In the past hundred years, visual art has become more than strictly visual. It has followed the conceptual and intellectual direction outlined by Marcel Duchamp in his provocative artworks of the early twentieth century, the most influential of these being Fountain (1917), the notorious urinal that Duchamp—or, some attest, his friend, the Baroness Elsa von Freytag-Loringhoven—purchased from a plumbing supply house and signed, ironically, with the comic pseudonym, R. Mutt. Artists who took their aesthetic cues from Duchamp (or Freytag) discarded the traditional idea of the handmade object, combining beauty and self-expression, and viewer-directed, adopting a new model or paradigm: the object or experience (as in performance or installation) shaped by the interplay of processes and ideas, with the artist no longer the maker/presenter of objects but the enactor of situations/rituals. Notable examples of such adventurously subversive, experimental work include Robert Rauschenberg’s erased de Kooning drawing from 1953; Chris Burden’s photo documentation of his 1972 TV Hijack hostage-taking project; Tom Marioni’s drum-brush drawings from the 1970s on; and the wall scuff marks preserved beneath SFMOMA’s oculus, made during Drawing Restraint 14, a 2006 athletic performance by Matthew Barney.
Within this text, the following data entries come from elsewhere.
**src/include/ooo_defines.svh**
```systemverilog
/*
 * out-of-order back end constants
 */

`ifndef OOO_DEFINES_SVH
`define OOO_DEFINES_SVH

////////////////////////////////////////
// datapath
////////////////////////////////////////

// operand and result width
`define OOO_XLEN 32

// destination register count
`define OOO_ARCH_REGS 32

////////////////////////////////////////
// reorder buffer and lanes
////////////////////////////////////////

// entries, power of two so pointers wrap on their own
`define OOO_ROB_DEPTH 8

// multiply lane stages
`define OOO_MUL_LATENCY 3

`endif

```
**src/ooo_op_pkg.sv**
```systemverilog
/*
 * operation and datapath types
 */

`include "ooo_defines.svh"

package ooo_op_pkg;

	// one operand or result word
	typedef logic [`OOO_XLEN-1:0] xlen_t;

	// reorder buffer index
	typedef logic [$clog2(`OOO_ROB_DEPTH)-1:0] rob_tag_t;

	// destination register index
	typedef logic [$clog2(`OOO_ARCH_REGS)-1:0] arch_reg_t;

	// pre-decoded op codes
	// codes 0 to 6 are legal, 7 traps
	typedef enum logic [2:0] {
		OP_ADD     = 3'd0,
		OP_SUB     = 3'd1,
		OP_AND     = 3'd2,
		OP_OR      = 3'd3,
		OP_XOR     = 3'd4,
		OP_MUL     = 3'd5,
		OP_HALT    = 3'd6,
		OP_ILLEGAL = 3'd7
	} op_code_t;

endpackage

```
**src/ooo_status_pkg.sv**
```systemverilog
/*
 * core status and handshake states
 */

package ooo_status_pkg;

	// sticky error status seen at the top level
	typedef enum logic [1:0] {
		NO_ERROR      = 2'd0,
		ILLEGAL_INST  = 2'd1,
		HALTED_ON_WFI = 2'd2
	} error_status_t;

	// four-phase receiver states
	typedef enum logic [1:0] {
		DISP_IDLE      = 2'd0,
		DISP_ACK       = 2'd1,
		DISP_WAIT_DROP = 2'd2
	} dispatch_state_t;

endpackage

```
**src/dispatch_if.sv**
```systemverilog
/*
 * dispatch bus
 */

interface dispatch_if;

	// one-cycle pulse per accepted op
	logic                 valid;
	ooo_op_pkg::op_code_t  op;
	ooo_op_pkg::arch_reg_t dest;
	ooo_op_pkg::xlen_t     src_a;
	ooo_op_pkg::xlen_t     src_b;
	// rob tail, allocated in the valid cycle
	ooo_op_pkg::rob_tag_t  tag;

	modport issuer (output valid, op, dest, src_a, src_b);

	modport lane (input valid, op, src_a, src_b, tag);

	modport allocator (input valid, op, dest, output tag);

endinterface

```
**src/writeback_if.sv**
```systemverilog
/*
 * common data bus port
 */

interface writeback_if;

	// one-cycle pulse, marks the entry done
	logic                 valid;
	ooo_op_pkg::rob_tag_t tag;
	ooo_op_pkg::xlen_t    data;
	// only the logic lane ever raises this
	logic                 illegal;

	modport producer (output valid, tag, data, illegal);

	modport consumer (input valid, tag, data, illegal);

endinterface

```
**src/dispatch_stage.sv**
```systemverilog
/*
 * dispatch stage
 */

module dispatch_stage (
	input  logic                  clock,
	input  logic                  rst_n,
	input  logic                  req,
	input  ooo_op_pkg::op_code_t  op,
	input  ooo_op_pkg::arch_reg_t dest,
	input  ooo_op_pkg::xlen_t     src_a,
	input  ooo_op_pkg::xlen_t     src_b,
	input  logic                  room,
	output logic                  ack,
	dispatch_if.issuer            disp
);

	ooo_status_pkg::dispatch_state_t state;
	ooo_status_pkg::dispatch_state_t state_next;
	logic                            accept;

	////////////////////////////////////////
	// four-phase handshake
	////////////////////////////////////////

	// take a request only with rob space left
	assign accept = (state == ooo_status_pkg::DISP_IDLE) && req && room;

	always_comb begin
		state_next = state;
		case (state)
			ooo_status_pkg::DISP_IDLE: begin
				if (accept) begin
					state_next = ooo_status_pkg::DISP_ACK;
				end
			end
			// issue cycle, req may already be gone
			ooo_status_pkg::DISP_ACK: begin
				if (req) begin
					state_next = ooo_status_pkg::DISP_WAIT_DROP;
				end else begin
					state_next = ooo_status_pkg::DISP_IDLE;
				end
			end
			ooo_status_pkg::DISP_WAIT_DROP: begin
				if (!req) begin
					state_next = ooo_status_pkg::DISP_IDLE;
				end
			end
			default: begin
				state_next = ooo_status_pkg::DISP_IDLE;
			end
		endcase
	end

	always_ff @(posedge clock or negedge rst_n) begin
		if (!rst_n) begin
			state <= ooo_status_pkg::DISP_IDLE;
		end else begin
			state <= state_next;
		end
	end

	// ack held from acceptance until req drops
	assign ack = (state != ooo_status_pkg::DISP_IDLE);

	// exactly one issue pulse per transfer
	assign disp.valid = (state == ooo_status_pkg::DISP_ACK);

	////////////////////////////////////////
	// operation capture
	////////////////////////////////////////

	always_ff @(posedge clock) begin
		if (accept) begin
			disp.op    <= op;
			disp.dest  <= dest;
			disp.src_a <= src_a;
			disp.src_b <= src_b;
		end
	end

	// ack only follows a sampled request
	a_ack_after_req: assert property (
		@(posedge clock) disable iff (!rst_n)
		$rose(ack) |-> $past(req)
	);

endmodule

```
**src/execute_stage.sv**
```systemverilog
/*
 * execute stage, logic and multiply lanes
 */

`include "ooo_defines.svh"

module execute_stage (
	input  logic          clock,
	input  logic          rst_n,
	dispatch_if.lane      disp,
	writeback_if.producer wb_logic,
	writeback_if.producer wb_mul
);

	localparam int HALF = `OOO_XLEN / 2;
	localparam int LAT  = `OOO_MUL_LATENCY;

	// logic lane, one register stage
	logic                 logic_valid;
	ooo_op_pkg::op_code_t logic_op;
	ooo_op_pkg::rob_tag_t logic_tag;
	ooo_op_pkg::xlen_t    logic_a;
	ooo_op_pkg::xlen_t    logic_b;
	ooo_op_pkg::xlen_t    logic_result;

	// multiply lane shift pipeline
	logic [LAT-1:0]       mul_valid;
	ooo_op_pkg::rob_tag_t mul_tag [LAT];
	ooo_op_pkg::xlen_t    mul_data [1:LAT-1];
	// stage 0 partial products
	ooo_op_pkg::xlen_t    mul_lo;
	logic [HALF-1:0]      mul_hi;

	////////////////////////////////////////
	// lane valids
	////////////////////////////////////////

	always_ff @(posedge clock or negedge rst_n) begin
		if (!rst_n) begin
			logic_valid <= 1'b0;
			mul_valid   <= '0;
		end else begin
			// halt and illegal ride the logic lane
			logic_valid <= disp.valid && (disp.op != ooo_op_pkg::OP_MUL);
			mul_valid   <= {mul_valid[LAT-2:0], disp.valid && (disp.op == ooo_op_pkg::OP_MUL)};
		end
	end

	////////////////////////////////////////
	// payload
	////////////////////////////////////////

	always_ff @(posedge clock) begin
		if (disp.valid) begin
			logic_op  <= disp.op;
			logic_tag <= disp.tag;
			logic_a   <= disp.src_a;
			logic_b   <= disp.src_b;
		end
		// low half of b, then low half of a times high half of b
		mul_tag[0] <= disp.tag;
		mul_lo     <= disp.src_a * disp.src_b[HALF-1:0];
		mul_hi     <= disp.src_a[HALF-1:0] * disp.src_b[`OOO_XLEN-1:HALF];
		// sum the partials, upper bits fall off
		mul_tag[1]  <= mul_tag[0];
		mul_data[1] <= mul_lo + {mul_hi, {HALF{1'b0}}};
		for (int i = 2; i < LAT; i++) begin
			mul_tag[i]  <= mul_tag[i-1];
			mul_data[i] <= mul_data[i-1];
		end
	end

	////////////////////////////////////////
	// logic lane result
	////////////////////////////////////////

	always_comb begin
		case (logic_op)
			ooo_op_pkg::OP_ADD: logic_result = logic_a + logic_b;
			ooo_op_pkg::OP_SUB: logic_result = logic_a - logic_b;
			ooo_op_pkg::OP_AND: logic_result = logic_a & logic_b;
			ooo_op_pkg::OP_OR:  logic_result = logic_a | logic_b;
			ooo_op_pkg::OP_XOR: logic_result = logic_a ^ logic_b;
			// halt and illegal give zero
			default:            logic_result = '0;
		endcase
	end

	assign wb_logic.valid   = logic_valid;
	assign wb_logic.tag     = logic_tag;
	assign wb_logic.data    = logic_result;
	assign wb_logic.illegal = (logic_op == ooo_op_pkg::OP_ILLEGAL);

	// multiplies never trap
	assign wb_mul.valid   = mul_valid[LAT-1];
	assign wb_mul.tag     = mul_tag[LAT-1];
	assign wb_mul.data    = mul_data[LAT-1];
	assign wb_mul.illegal = 1'b0;

	// multiplies stay off the logic bus
	a_no_mul_on_logic: assert property (
		@(posedge clock) disable iff (!rst_n)
		wb_logic.valid |-> (logic_op != ooo_op_pkg::OP_MUL)
	);

endmodule

```
**src/reorder_buffer.sv**
```systemverilog
/*
 * reorder buffer
 */

`include "ooo_defines.svh"

module reorder_buffer (
	input  logic                          clock,
	input  logic                          rst_n,
	dispatch_if.allocator                 disp,
	writeback_if.consumer                 wb_logic,
	writeback_if.consumer                 wb_mul,
	output logic                          room,
	output logic                          commit_valid,
	output ooo_op_pkg::arch_reg_t         commit_dest,
	output ooo_op_pkg::xlen_t             commit_data,
	output ooo_status_pkg::error_status_t error_status
);

	localparam int DEPTH = `OOO_ROB_DEPTH;

	// circular pointers, wrap by width
	ooo_op_pkg::rob_tag_t   head;
	ooo_op_pkg::rob_tag_t   tail;
	logic [$clog2(DEPTH):0] count;
	// a halt or illegal op is queued
	logic                   stop_pending;
	// a halt or illegal op has committed
	logic                   halted;
	logic                   alloc;
	logic                   commit_stop;

	// per entry state
	logic [DEPTH-1:0]      ent_done;
	logic [DEPTH-1:0]      ent_halt;
	logic [DEPTH-1:0]      ent_illegal;
	ooo_op_pkg::arch_reg_t ent_dest [DEPTH];
	ooo_op_pkg::xlen_t     ent_data [DEPTH];

	assign disp.tag = tail;
	assign alloc    = disp.valid;

	// no new work once a stop op is queued or retired
	assign room = (count < DEPTH) && !stop_pending && !halted;

	////////////////////////////////////////
	// commit from the head
	////////////////////////////////////////

	assign commit_valid = (count != '0) && ent_done[head];
	assign commit_dest  = ent_dest[head];
	assign commit_data  = ent_data[head];
	assign commit_stop  = commit_valid && (ent_halt[head] || ent_illegal[head]);

	////////////////////////////////////////
	// control state
	////////////////////////////////////////

	always_ff @(posedge clock or negedge rst_n) begin
		if (!rst_n) begin
			head         <= '0;
			tail         <= '0;
			count        <= '0;
			stop_pending <= 1'b0;
			halted       <= 1'b0;
			error_status <= ooo_status_pkg::NO_ERROR;
			ent_done     <= '0;
		end else begin
			if (commit_stop) begin
				// flush everything younger than the stop op
				head         <= head + 1'b1;
				tail         <= head + 1'b1;
				count        <= '0;
				stop_pending <= 1'b0;
				halted       <= 1'b1;
				if (ent_illegal[head]) begin
					error_status <= ooo_status_pkg::ILLEGAL_INST;
				end else begin
					error_status <= ooo_status_pkg::HALTED_ON_WFI;
				end
			end else begin
				if (alloc) begin
					tail <= tail + 1'b1;
				end
				if (commit_valid) begin
					head <= head + 1'b1;
				end
				case ({alloc, commit_valid})
					2'b10:   count <= count + 1'b1;
					2'b01:   count <= count - 1'b1;
					default: count <= count;
				endcase
				if (alloc && (disp.op == ooo_op_pkg::OP_HALT ||
						disp.op == ooo_op_pkg::OP_ILLEGAL)) begin
					stop_pending <= 1'b1;
				end
			end
			// fresh entry starts not done
			if (alloc) begin
				ent_done[tail] <= 1'b0;
			end
			// completion, any order
			if (wb_logic.valid) begin
				ent_done[wb_logic.tag] <= 1'b1;
			end
			if (wb_mul.valid) begin
				ent_done[wb_mul.tag] <= 1'b1;
			end
		end
	end

	////////////////////////////////////////
	// entry payload
	////////////////////////////////////////

	always_ff @(posedge clock) begin
		if (alloc) begin
			ent_dest[tail] <= disp.dest;
			ent_halt[tail] <= (disp.op == ooo_op_pkg::OP_HALT);
		end
		if (wb_logic.valid) begin
			ent_data[wb_logic.tag]    <= wb_logic.data;
			ent_illegal[wb_logic.tag] <= wb_logic.illegal;
		end
		if (wb_mul.valid) begin
			ent_data[wb_mul.tag]    <= wb_mul.data;
			ent_illegal[wb_mul.tag] <= wb_mul.illegal;
		end
	end

	// dispatch must have seen room before issuing
	a_no_alloc_full: assert property (
		@(posedge clock) disable iff (!rst_n)
		disp.valid |-> (count < DEPTH)
	);

	// writeback targets a live, pending entry
	property p_wb_live(logic v, ooo_op_pkg::rob_tag_t t);
		@(posedge clock) disable iff (!rst_n || halted)
		v |-> (ooo_op_pkg::rob_tag_t'(t - head) < count) && !ent_done[t];
	endproperty

	a_wb_logic_live: assert property (p_wb_live(wb_logic.valid, wb_logic.tag));
	a_wb_mul_live: assert property (p_wb_live(wb_mul.valid, wb_mul.tag));

	// lanes never finish the same entry together
	a_wb_no_clash: assert property (
		@(posedge clock) disable iff (!rst_n)
		!(wb_logic.valid && wb_mul.valid && (wb_logic.tag == wb_mul.tag))
	);

endmodule

```
**src/ooo_core.sv**
```systemverilog
/*
 * out-of-order back end top
 */

module ooo_core (
	input  logic                          clock,
	input  logic                          rst_n,
	input  logic                          req,
	input  ooo_op_pkg::op_code_t          op,
	input  ooo_op_pkg::arch_reg_t         dest,
	input  ooo_op_pkg::xlen_t             src_a,
	input  ooo_op_pkg::xlen_t             src_b,
	output logic                          ack,
	output logic                          commit_valid,
	output ooo_op_pkg::arch_reg_t         commit_dest,
	output ooo_op_pkg::xlen_t             commit_data,
	output ooo_status_pkg::error_status_t error_status
);

	// rob space back to dispatch
	logic room;

	dispatch_if  disp_bus ();
	// one port per lane
	writeback_if wb_logic ();
	writeback_if wb_mul ();

	dispatch_stage dispatch_stage_inst (
		.clock (clock),
		.rst_n (rst_n),
		.req   (req),
		.op    (op),
		.dest  (dest),
		.src_a (src_a),
		.src_b (src_b),
		.room  (room),
		.ack   (ack),
		.disp  (disp_bus.issuer)
	);

	execute_stage execute_stage_inst (
		.clock    (clock),
		.rst_n    (rst_n),
		.disp     (disp_bus.lane),
		.wb_logic (wb_logic.producer),
		.wb_mul   (wb_mul.producer)
	);

	reorder_buffer reorder_buffer_inst (
		.clock        (clock),
		.rst_n        (rst_n),
		.disp         (disp_bus.allocator),
		.wb_logic     (wb_logic.consumer),
		.wb_mul       (wb_mul.consumer),
		.room         (room),
		.commit_valid (commit_valid),
		.commit_dest  (commit_dest),
		.commit_data  (commit_data),
		.error_status (error_status)
	);

endmodule

```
The abstract paintings of the San Franciscan Matthew Wetschler, with their furrows of gouged white paint, appear to belong to two modernist painting traditions: the coolly minimalist monochrome abstractions of the American Robert Ryman; and the gestural mixed-media works of the German expressionist performance artist Hermann Nitsch. Wetschler’s handsome works, however, should not be seen strictly as aesthetic objects. They are the responses of an artistic temperament to disaster; the work is born in physical tragedy—and moral/aesthetic triumph. Wetschler, a Stanford-trained emergency-room physician, nearly died in a 2017 body-surfing accident at San Francisco’s Ocean Beach. Slammed by a wave into the beach, he floated in the surf for ten minutes with a broke neck and no pulse before being spotted and rescued by a surgeon and a nurse who happened on the scene. After undergoing pioneering neurotrauma treatment at Zuckerberg San Francisco General Hospital and therapy at Valley Medical Center in Santa Clara, Wetschler is recovering from his spinal injuries and may eventually return to medicine—with a deep appreciation for his miraculous rescue.

Before the accident, Wetschler had already returned to artmaking—his major in college, along with philosophy—in response to the demands of a medical residency. Since the accident, he has learned to compensate for his injuries—weakness on his right side and a loss of fine-motor coordination in his hands—by framing them as defining limits—and stimuli to his creativity and imagination. Wetschler: “My current process draws on the limitations of my body. Either through positioning, stress, or duration I'm constantly seeking a point of failure - and then a space beyond failure. The ultimate shape of line or an object isn't dictated only by my ability but also my limits and the relationship I have with those limits.”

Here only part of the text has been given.